Sem benefício, informais se sentem desprotegidos

Maior receio é de doença que os impeça de trabalhar

O Estadao de S.Paulo

20 de abril de 2008 | 00h00

Orlando Ferreira Silva, 30 anos, e sua mulher, Ângela Helena do Nascimento, são camelôs no centro do Rio e nunca contribuíram para o Instituto Nacional do Seguro Social (INSS). De relações anteriores, Orlando tem dois filhos, de oito e de dez anos, e Ângela tem um filho de nove. Eles fazem parte do grande contingente de brasileiros jovens, com filhos, que não contam com a proteção da Previdência Social. Há três anos, Orlando teve de parar de trabalhar um mês após uma cirurgia e, diferentemente do que ocorre com os trabalhadores formalizados, não pôde contar com o auxílio-doença, que garante 90% do salário de benefício (a base para todos os benefícios da Previdência, ligada ao salário de contribuição). "Eu tive que me virar com uma reserva que economizei antes da operação", conta Orlando.Como muitos informais, Orlando e Ângela sentem-se desprotegidos sem a Previdência e têm planos de ingressar no sistema no futuro. Além da aposentadoria, a preocupação deles é com a fatalidade de alguma doença repentina, que os impeça de trabalhar. "Se eu tivesse contribuindo, pelo menos tinha uma garantia", diz Orlando, que se preocupa especialmente com seus dois filhos.Uma situação diferente é a de Maria Paula Tavares, de 80 anos, que mora num conjunto residencial no bairro da Penha, no Rio. Ex-empregada doméstica, Maria Paula tem uma renda de dois salários mínimos, correspondente à pensão do seu falecido marido e à sua própria aposentadoria.

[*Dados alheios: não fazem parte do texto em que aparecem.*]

`config.mk`:
```
export PLATFORM = sky130hd
export DESIGN_NAME = mem_to_stream_channel_descriptor_status_writeback
export DESIGN_NICKNAME = d
export VERILOG_FILES = /design/src/wb_pkg.sv /design/src/mem_to_stream_channel_descriptor_status_writeback.sv /design/src/wb_status_reg.sv
export SDC_FILE = /design/constraint.sdc
export NUM_CORES = 1
export LEC_CHECK = 0
export ABC_AREA = 0
export BUFFER_PORTS_ARGS = -buffer_cell sky130_fd_sc_hd__buf_2
export CORE_AREA = 3 3 135 137
export CTS_CLUSTER_DIAMETER = 50
export DETAILED_ROUTE_END_ITERATION = 12
export DIE_AREA = 0 0 138 140
export PLACE_DENSITY_LB_ADDON = 0.12
export SYNTH_ARGS = -nofsm -noshare
export SYNTH_HDL_FRONTEND = slang
export SYNTH_SLANG_ARGS = --single-unit
export TNS_END_PERCENT = 5
```
`constraint.sdc`:
```
create_clock -name i_clk -period 2.1 [get_ports i_clk]
set_input_delay 0.315 -clock i_clk [delete_from_list [all_inputs] [get_ports i_clk]]
set_output_delay 0.315 -clock i_clk [all_outputs]
set_load 0.005 [all_outputs]
```
`src/wb_pkg.sv`:
```
// Purpose: constants for the descriptor status write-back block
// Assumes: one clock, active-low asynchronous reset, APB register access
// Notes: offsets of the APB registers are local choices
//
// Notes on behaviour
// - After a descriptor, write the bytes actually moved into status bits 25..0.
// - Byte count width follows a buffer-length-width parameter, up to 26 bits.
// - Lightweight build leaves the byte count field of the status word untouched.
// - A normally completed descriptor reports exactly its requested buffer length.
// - Status bits 27 and 26 are reserved; software zeroes them, device writes zero.
// - Zero buffer length in a fetched descriptor sets the internal error bit 28.
// - Any data error clears run/stop, then sets halted once the engine is idle.
// - Target error response on a mover read sets bit 29.
// - Decode error on the buffer address sets bit 30.
// - Completed bit 31 is set once the descriptor's transfer has finished.
// - A descriptor fetched already completed is stale: flag internal error, halt.
package wb_pkg;
  // ----------------------------------------
  // Status word layout
  // ----------------------------------------
  localparam int FIELD_WIDTH = 26;
  localparam int BIT_RSVD_LO = 26;
  localparam int BIT_INT_ERR = 28;
  localparam int BIT_TGT_ERR = 29;
  localparam int BIT_DEC_ERR = 30;
  localparam int BIT_CMPLT = 31;
  localparam int BUF_LEN_WIDTH_DEF = 26;
  // ----------------------------------------
  // APB register offsets (byte addresses)
  // ----------------------------------------
  localparam logic [7:0] OFS_CONTROL = 8'h00;
  localparam logic [7:0] OFS_STATE = 8'h04;
  localparam logic [7:0] OFS_IRQ_STATUS = 8'h08;
  localparam logic [7:0] OFS_IRQ_ENABLE = 8'h0c;
  localparam logic [7:0] OFS_IRQ_CLEAR = 8'h10;
  localparam logic [7:0] OFS_LAST_STATUS = 8'h14;
  // ----------------------------------------
  // Interrupt event bits
  // ----------------------------------------
  localparam int EV_DONE = 0;
  localparam int EV_ERROR = 1;
  localparam int EV_STALE = 2;
  localparam int EV_HALTED = 3;
  localparam int EV_COUNT = 4;
  // ----------------------------------------
  // Reset values
  // ----------------------------------------
  localparam logic RUN_STOP_RESET = 1'b0;
  localparam logic [3:0] IRQ_ENABLE_RESET = 4'h0;
endpackage

```
`src/mem_to_stream_channel_descriptor_status_writeback.sv`:
```
// Purpose: builds and writes back the memory-to-stream descriptor status word
// Assumes: mover and descriptor memory run on i_clk; APB master on i_clk
// Notes: one descriptor in flight; halts on any error until run/stop is set again
//
// Added by the designer: the placing of the registers and the APB slave port.
`timescale 1ns/1ps
module mem_to_stream_channel_descriptor_status_writeback
  import wb_pkg::*;
#(
  parameter int BUF_LEN_WIDTH = BUF_LEN_WIDTH_DEF,
  parameter bit LIGHTWEIGHT = 1'b0
)
(
  input wire logic i_clk,
  input wire logic i_rst_b,
  // APB slave
  input wire logic i_psel,
  input wire logic i_penable,
  input wire logic i_pwrite,
  input wire logic [7:0] i_paddr,
  input wire logic [31:0] i_pwdata,
  output logic [31:0] o_prdata,
  output logic o_pready,
  output logic o_pslverr,
  // Descriptor fetch result
  input wire logic i_desc_valid,
  input wire logic [31:0] i_desc_control,
  input wire logic [31:0] i_desc_status,
  // Data mover command and result
  output logic o_mover_start,
  output logic [FIELD_WIDTH-1:0] o_mover_len,
  input wire logic i_mover_done,
  input wire logic [FIELD_WIDTH-1:0] i_mover_bytes,
  input wire logic i_mover_tgt_err,
  input wire logic i_mover_dec_err,
  input wire logic i_mover_idle,
  // Status write-back to descriptor memory
  output logic o_wb_valid,
  output logic [31:0] o_wb_data,
  output logic o_wb_keep_count,
  input wire logic i_wb_ready,
  // Engine state
  output logic o_run_stop,
  output logic o_halted,
  output logic o_sg_internal_error,
  output logic o_irq
);
  // ----------------------------------------
  // Elaboration checks
  // ----------------------------------------
  // Refuse widths the status field cannot carry, before any logic is built
  if (BUF_LEN_WIDTH < 8 || BUF_LEN_WIDTH > FIELD_WIDTH)
  begin : g_bad_width
    $error("BUF_LEN_WIDTH out of range");
  end

  typedef enum logic [2:0] {ST_IDLE, ST_MOVE, ST_WRITE, ST_DRAIN, ST_HALT} state_type;

  // ----------------------------------------
  // Helpers
  // ----------------------------------------
  // Clip a byte count to the configured usable width
  function automatic logic [FIELD_WIDTH-1:0] clip_len(input logic [FIELD_WIDTH-1:0] len);
    logic [FIELD_WIDTH-1:0] mask;
    mask = '0;
    for (int k = 0; k < BUF_LEN_WIDTH; k++)
    begin
      mask[k] = 1'b1;
    end
    return len & mask;
  endfunction

  state_type state;
  logic [FIELD_WIDTH-1:0] req_len;
  logic [FIELD_WIDTH-1:0] done_bytes;
  logic int_err;
  logic tgt_err;
  logic dec_err;
  logic run_stop;
  logic [EV_COUNT-1:0] irq_status;
  logic [EV_COUNT-1:0] irq_enable;
  logic [EV_COUNT-1:0] next_irq_status;
  logic [EV_COUNT-1:0] events;
  logic [EV_COUNT-1:0] clear_bits;
  logic [31:0] status_word;
  logic [31:0] last_status;
  logic wb_fire;
  logic halt_done;
  logic stale;
  logic zero_len;
  logic apb_access;
  logic apb_wr;
  logic run_set;

  assign apb_access = i_psel && i_penable && o_pready;
  assign apb_wr = apb_access && i_pwrite;
  assign run_set = apb_wr && i_paddr == OFS_CONTROL && i_pwdata[0];
  assign stale = i_desc_valid && state == ST_IDLE && run_stop && i_desc_status[BIT_CMPLT];
  assign zero_len = clip_len(i_desc_control[FIELD_WIDTH-1:0]) == '0;
  assign wb_fire = o_wb_valid && i_wb_ready;
  assign halt_done = state == ST_DRAIN && i_mover_idle;

  // ----------------------------------------
  // Status word assembly
  // ----------------------------------------
  // All fields leave in one word; reserved bits are forced to zero
  always_comb
  begin
    status_word = '0;
    status_word[FIELD_WIDTH-1:0] = clip_len(done_bytes);
    status_word[BIT_RSVD_LO+1:BIT_RSVD_LO] = 2'b00;
    status_word[BIT_INT_ERR] = int_err;
    status_word[BIT_TGT_ERR] = tgt_err;
    status_word[BIT_DEC_ERR] = dec_err;
    status_word[BIT_CMPLT] = 1'b1;
  end

  // ----------------------------------------
  // Descriptor sequencer
  // ----------------------------------------
  // Fetch, move, write back; errors divert to drain then halt
  always_ff @(posedge i_clk or negedge i_rst_b)
  begin
    if (!i_rst_b)
    begin
      state <= ST_IDLE;
      req_len <= '0;
      done_bytes <= '0;
      int_err <= 1'b0;
      tgt_err <= 1'b0;
      dec_err <= 1'b0;
      o_mover_start <= 1'b0;
      o_mover_len <= '0;
      o_wb_valid <= 1'b0;
      o_wb_data <= '0;
      o_wb_keep_count <= 1'b0;
      o_sg_internal_error <= 1'b0;
      o_halted <= 1'b0;
    end
    else
    begin
      o_mover_start <= 1'b0;
      if (run_set)
      begin
        o_halted <= 1'b0;
        o_sg_internal_error <= 1'b0;
      end
      case (state)
        ST_IDLE:
        begin
          if (i_desc_valid && run_stop)
          begin
            if (stale)
            begin
              o_sg_internal_error <= 1'b1;
              state <= ST_DRAIN;
            end
            else
            begin
              req_len <= clip_len(i_desc_control[FIELD_WIDTH-1:0]);
              o_mover_len <= clip_len(i_desc_control[FIELD_WIDTH-1:0]);
              o_mover_start <= 1'b1;
              int_err <= zero_len;
              tgt_err <= 1'b0;
              dec_err <= 1'b0;
              done_bytes <= '0;
              state <= ST_MOVE;
            end
          end
        end
        ST_MOVE:
        begin
          if (i_mover_done)
          begin
            tgt_err <= i_mover_tgt_err;
            dec_err <= i_mover_dec_err;
            // Normal completion reports the requested length
            if (!int_err && !i_mover_tgt_err && !i_mover_dec_err)
            begin
              done_bytes <= req_len;
            end
            else
            begin
              done_bytes <= i_mover_bytes;
            end
            state <= ST_WRITE;
          end
        end
        ST_WRITE:
        begin
          if (!o_wb_valid)
          begin
            o_wb_valid <= 1'b1;
            o_wb_data <= status_word;
            o_wb_keep_count <= LIGHTWEIGHT;
          end
          else if (i_wb_ready)
          begin
            o_wb_valid <= 1'b0;
            state <= (int_err || tgt_err || dec_err) ? ST_DRAIN : ST_IDLE;
          end
        end
        ST_DRAIN:
        begin
          // Halted only once the mover has fully stopped
          if (i_mover_idle)
          begin
            o_halted <= 1'b1;
            state <= ST_HALT;
          end
        end
        ST_HALT:
        begin
          if (run_set)
          begin
            state <= ST_IDLE;
          end
        end
        default:
        begin
          state <= ST_IDLE;
        end
      endcase
    end
  end

  // ----------------------------------------
  // Run/stop control bit
  // ----------------------------------------
  // Hardware clear on error wins over a software write in the same cycle
  always_ff @(posedge i_clk or negedge i_rst_b)
  begin
    if (!i_rst_b)
    begin
      run_stop <= RUN_STOP_RESET;
    end
    else if (stale || (state == ST_MOVE && i_mover_done && (int_err || i_mover_tgt_err || i_mover_dec_err)))
    begin
      run_stop <= 1'b0;
    end
    else if (apb_wr && i_paddr == OFS_CONTROL)
    begin
      run_stop <= i_pwdata[0];
    end
  end

  // ----------------------------------------
  // Interrupt status, enable and clear
  // ----------------------------------------
  always_comb
  begin
    events = '0;
    events[EV_DONE] = wb_fire;
    events[EV_ERROR] = wb_fire && (int_err || tgt_err || dec_err);
    events[EV_STALE] = stale;
    events[EV_HALTED] = halt_done;
    clear_bits = (apb_wr && i_paddr == OFS_IRQ_CLEAR) ? i_pwdata[EV_COUNT-1:0] : '0;
    // Set beats clear so no event is lost
    next_irq_status = (irq_status & ~clear_bits) | events;
  end

  always_ff @(posedge i_clk or negedge i_rst_b)
  begin
    if (!i_rst_b)
    begin
      irq_status <= '0;
      irq_enable <= IRQ_ENABLE_RESET;
      o_irq <= 1'b0;
    end
    else
    begin
      irq_status <= next_irq_status;
      if (apb_wr && i_paddr == OFS_IRQ_ENABLE)
      begin
        irq_enable <= i_pwdata[EV_COUNT-1:0];
      end
      o_irq <= |(next_irq_status & irq_enable);
    end
  end

  // Keep a copy of the last word written back for software
  wb_status_reg #(
    .WIDTH(32)
  ) u_last (
    .i_clk(i_clk),
    .i_rst_b(i_rst_b),
    .i_we(wb_fire),
    .i_wdata(o_wb_data),
    .o_rdata(last_status)
  );

  // ----------------------------------------
  // APB slave
  // ----------------------------------------
  // One wait state: pready rises in the second access cycle, read data registered
  always_ff @(posedge i_clk or negedge i_rst_b)
  begin
    if (!i_rst_b)
    begin
      o_pready <= 1'b0;
      o_prdata <= '0;
      o_pslverr <= 1'b0;
    end
    else
    begin
      o_pready <= i_psel && i_penable && !o_pready;
      o_pslverr <= 1'b0;
      o_prdata <= '0;
      if (i_psel && i_penable && !o_pready)
      begin
        case (i_paddr)
          OFS_CONTROL: o_prdata <= {31'h0, run_stop};
          OFS_STATE: o_prdata <= {29'h0, o_sg_internal_error, o_halted, run_stop};
          OFS_IRQ_STATUS: o_prdata <= {28'h0, irq_status};
          OFS_IRQ_ENABLE: o_prdata <= {28'h0, irq_enable};
          OFS_IRQ_CLEAR: o_prdata <= '0;
          OFS_LAST_STATUS: o_prdata <= last_status;
          default: o_pslverr <= 1'b1;
        endcase
      end
    end
  end

  assign o_run_stop = run_stop;
endmodule

```
`src/wb_status_reg.sv`:
```
// Purpose: holds the last written-back status word, read data out of a register
// Assumes: same clock and reset as the main block
// Notes: one word, written on each write-back
`timescale 1ns/1ps
module wb_status_reg
  import wb_pkg::*;
#(
  parameter int WIDTH = 32
)
(
  input wire logic i_clk,
  input wire logic i_rst_b,
  input wire logic i_we,
  input wire logic [WIDTH-1:0] i_wdata,
  output logic [WIDTH-1:0] o_rdata
);
  // Capture the word on each write strobe
  always_ff @(posedge i_clk or negedge i_rst_b)
  begin
    if (!i_rst_b)
    begin
      o_rdata <= '0;
    end
    else if (i_we)
    begin
      o_rdata <= i_wdata;
    end
  end
endmodule
```
==> impl_metrics.py <==
metrics = {
    "run_status": {
        "status": "finished, final reports clean",
    },
    "worst_setup_path": {
        "crit_arrival_ns": 1.99,
        "worst-path-max-fanout": 26,
        "required_ns": 2.40,
        "cp_top_family": "flip-flops",
        "path_class": "flip-flop to flip-flop",
        "path_buf_inv": 1,
        "startpoint_type": "flip-flop",
        "path_cells": "nor4_2 > buf_4 > mux2_2",
        "cpPeakStageDelay_ns": 0.48,
        "end_kind": "flip-flop",
        "slowest_stage": "dfrtp_1",
    },
    "global_routing": {
        "antenna_found_initial": 0,
        "grtUsageTotal_pct": 17.14,
        "grt_pass1_vias": 4912,
        "grt_pass1_wl_mm": 26.36,
        "grt_overflow": 0,
        "grt_max_degree": 58,
    },
    "clocking": {
        "clk_pin_slew_worst_paths_ns": 0.07,
        "cts_tree": "built",
        "cts_sinks": 164,
        "h-tree-depth": 4,
        "cts_setup_buffers": 0,
        "cts_made_buffers": 17,
        "clockRootBuffer": "clkbuf_16",
        "cts_buffer_depth": 2,
        "clk_latency_ns": 0.42,
    },
    "detailed_routing": {
        "vias_per_cell": 4.979,
        "routed_wl_mm": 16.02,
        "wl_per_cell_um": 17.35,
        "antenna_left": 0,
        "vias": 4596,
        "drt_iter0_drc": 183,
        "drt_first_pass_iters": 4,
        "drc_errors": 0,
    },
    "power_and_ir_drop": {
        "swShare_pct": 29.64,
        "switching_power_mw": 3.121,
        "power_frac_clock_pct": 28.6,
        "power_mw": 10.53,
        "pwr-share-seq_pct": 46.2,
        "p_leak_nw": 4.194,
        "power_density_mw_per_mm2": 1234,
        "ir_drop_mv": 0.6309,
        "intPower_mw": 7.411,
        "comb_power_share_pct": 25.2,
    },
    "layout": {
        "seq_area_mm2": 0.004104,
        "fin_nets": 826,
        "drive_gt1_share_pct": 46.28,
        "layout_commonest_cell": "buf_2",
        "final_cell_mix": "buf_2, dfrtp_1, mux2_2, nand2_1, o22ai_1",
        "diodes": 0,
        "area_growth_pct": 26.23,
        "fillers": 1583,
        "multi_input_area_mm2": 0.002474,
        "instances_no_fill": 923,
    },
    "timing": {
        "min_period_ns": 1.683,
        "setup_viol": 0,
        "fmax_mhz": 594.2,
        "post-route-period-util_pct": 80.14,
        "rsz0062_at_grt": "false",
        "max-slew-margin-rel_pct": 65.81,
        "worst_pin_slew_ns": 0.5082,
        "tns_ns": 0,
        "hold_violations": 0,
        "fin_skew_ns": 0.009025,
        "fin_hold_ws_ns": 0.1330,
        "slew_viol_final": 0,
    },
    "synth": {
        "yosysTopAreaCell": "dfrtp_1",
        "synth-seq-cells": 164,
        "netlist_instances": 511,
        "ys_warn_count": 0,
        "ys_async_sr_fraction_pct": 100.0,
        "ys_types": 44,
        "synth_area_mm2": 0.006760,
        "synth_edf_count": 0,
        "yosysTopAreaCellShare_pct": 60.71,
        "synthTopCellsByArea": "dfrtp_1, mux2_2, mux2i_1",
        "syn_area_per_cell_um2": 13.23,
        "synthFlopType": "dfrtp_1",
        "yosysSeqAreaShare_pct": 60.71,
    },
    "floorplan": {
        "die_h_um": 140,
        "dieArea_mm2": 0.01932,
        "ios": 240,
        "start_util_pct": 39.36,
        "rows": 48,
        "die_width_um": 138,
        "core-area_mm2": 0.01718,
    },
    "worst_hold_path": {
        "hp-class": "input port to flip-flop",
    },
    "place": {
        "gp_congestion": 0.7803,
        "port_buffers": 169,
        "dp.cells": 890,
        "dpl.hpwl_mm": 11.12,
    },
    "run": {
        "drv_cap": 0,
    },
}
==> cell usage after synthesis, types with 4 or more instances <==
| library cell | count |
|---|---|
| a21o_1 | 6 |
| and2_1 | 27 |
| buf_2 | 13 |
| buf_4 | 8 |
| clkbuf_1 | 12 |
| dfrtp_1 | 164 |
| inv_1 | 5 |
| mux2_2 | 90 |
| mux2_4 | 4 |
| mux2i_1 | 27 |
| nand2_1 | 40 |
| nand3_1 | 4 |
| nand3b_1 | 4 |
| nor2_1 | 14 |
| nor4_1 | 7 |
| o21ai_0 | 9 |
| o22ai_1 | 30 |
==> power groups by stage <==
stage	Sequential (mW)	Combinational [mW]	Clock (mW)
detailed placement	4.93	2.69	0
floorplan	4.77	1.63	0
CTS	4.88	2.71	3.09
finish	4.87	2.66	3.01
global route	5.03	2.95	3.24
global placement	4.87	2.64	0
==> cell families after synthesis <==
family / share of synthesized area (%)
flops: 60.71
compound gates: 5.775
buf+inv: 3.294
mux: 20.04
other cells: 0.05547
simple gates: 10.12
==> sequential cells by signal (all words and copies together), names as in the netlist, 3 cells and up <==
signal	cells
o_prdata	30
o_wb_data	30
u_last.o_rdata	30
done_bytes	26
req_len	26
irq_enable	4
irq_status	4
state	3
==> path summary, 6_finish.rpt <==
check / depth (start not counted) / endpoint / slack (ns) / start
max in group asynchronous: 3 / dec_err / 1.04 / i_rst_b
hold reg to reg: 1 / o_prdata[30] / 0.47 / u_last.o_rdata[30]
min in group asynchronous: 2 / o_pslverr / 0.38 / i_rst_b
setup reg to reg: 3 / req_len[1] / 0.42 / state[0]
setup / recovery: 3 / req_len[1] / 0.42 / state[0]
hold / removal: 2 / req_len[10] / 0.13 / i_desc_control[10]
==> worst reg2reg max path, cell delays in order, from the launching register on <==
cell     delay [ns]
dfrtp_1        0.48
nor4_2         0.33
buf_4          0.37
mux2_2         0.39
==> routing by layer <==
| metal | vias up | GRT usage, % | part of all wire, % |
|---|---|---|---|
| met4 | 0 | 4.784 | 1.0 |
| met2 | 123 | 27.70 | 48 |
| met3 | 13 | 4.746 | 5.0 |
| met5 | - | 0 | 0 |
| li1 | 2176 | - | - |
| met1 | 2284 | 22.90 | 46 |
==> layout make-up <==
class / count / share of cell area (%)
Sequential cell: 164 / 48.09
Multi-Input combinational cell: 310 / 28.99
Timing Repair Buffer: 187 / 12.62
Clock buffer: 19 / 5.308
Tap cell: 225 / 3.299
Clock inverter: 13 / 1.466
Inverter: 5 / 0.2199
==> through the flow <==
| step | utilization (%) | worst slack [ns] | instance area (um^2) |
|---|---|---|---|
| floorplan | - | 0.2350 | 6775 |
| global placement | 46.26 | 0.09293 | 7945 |
| detailed placement | 46.26 | 0.05894 | 7945 |
| CTS | 49.68 | 0.4110 | 8533 |
| global route | 49.68 | 0.3171 | 8533 |
| finish | 49.68 | 0.4171 | 8533 |
==> timing repair <==
action,4_1_cts,5_1_grt
hold endpoints to repair,38,0
hold buffers,1,0
resized for setup,0,0
(Power assumes the default switching activity.)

Os R$ 830, na verdade, só dão para uma vida muito apertada, mas pelo menos ela consegue pagar uma acompanhante todos os dias da semana (incluindo sábado e domingo) e os remédios que têm de consumir (ela recebe ajuda ocasional de parentes e pessoas próximas)."Eu não passo dificuldades, graças a Deus, mas minha vida é difícil", reclama Maria Paula. A sua situação certamente seria pior, porém, se ela não estivesse entre os 95% da população brasileira de mais de 65 anos que estão integrados à Previdência Social.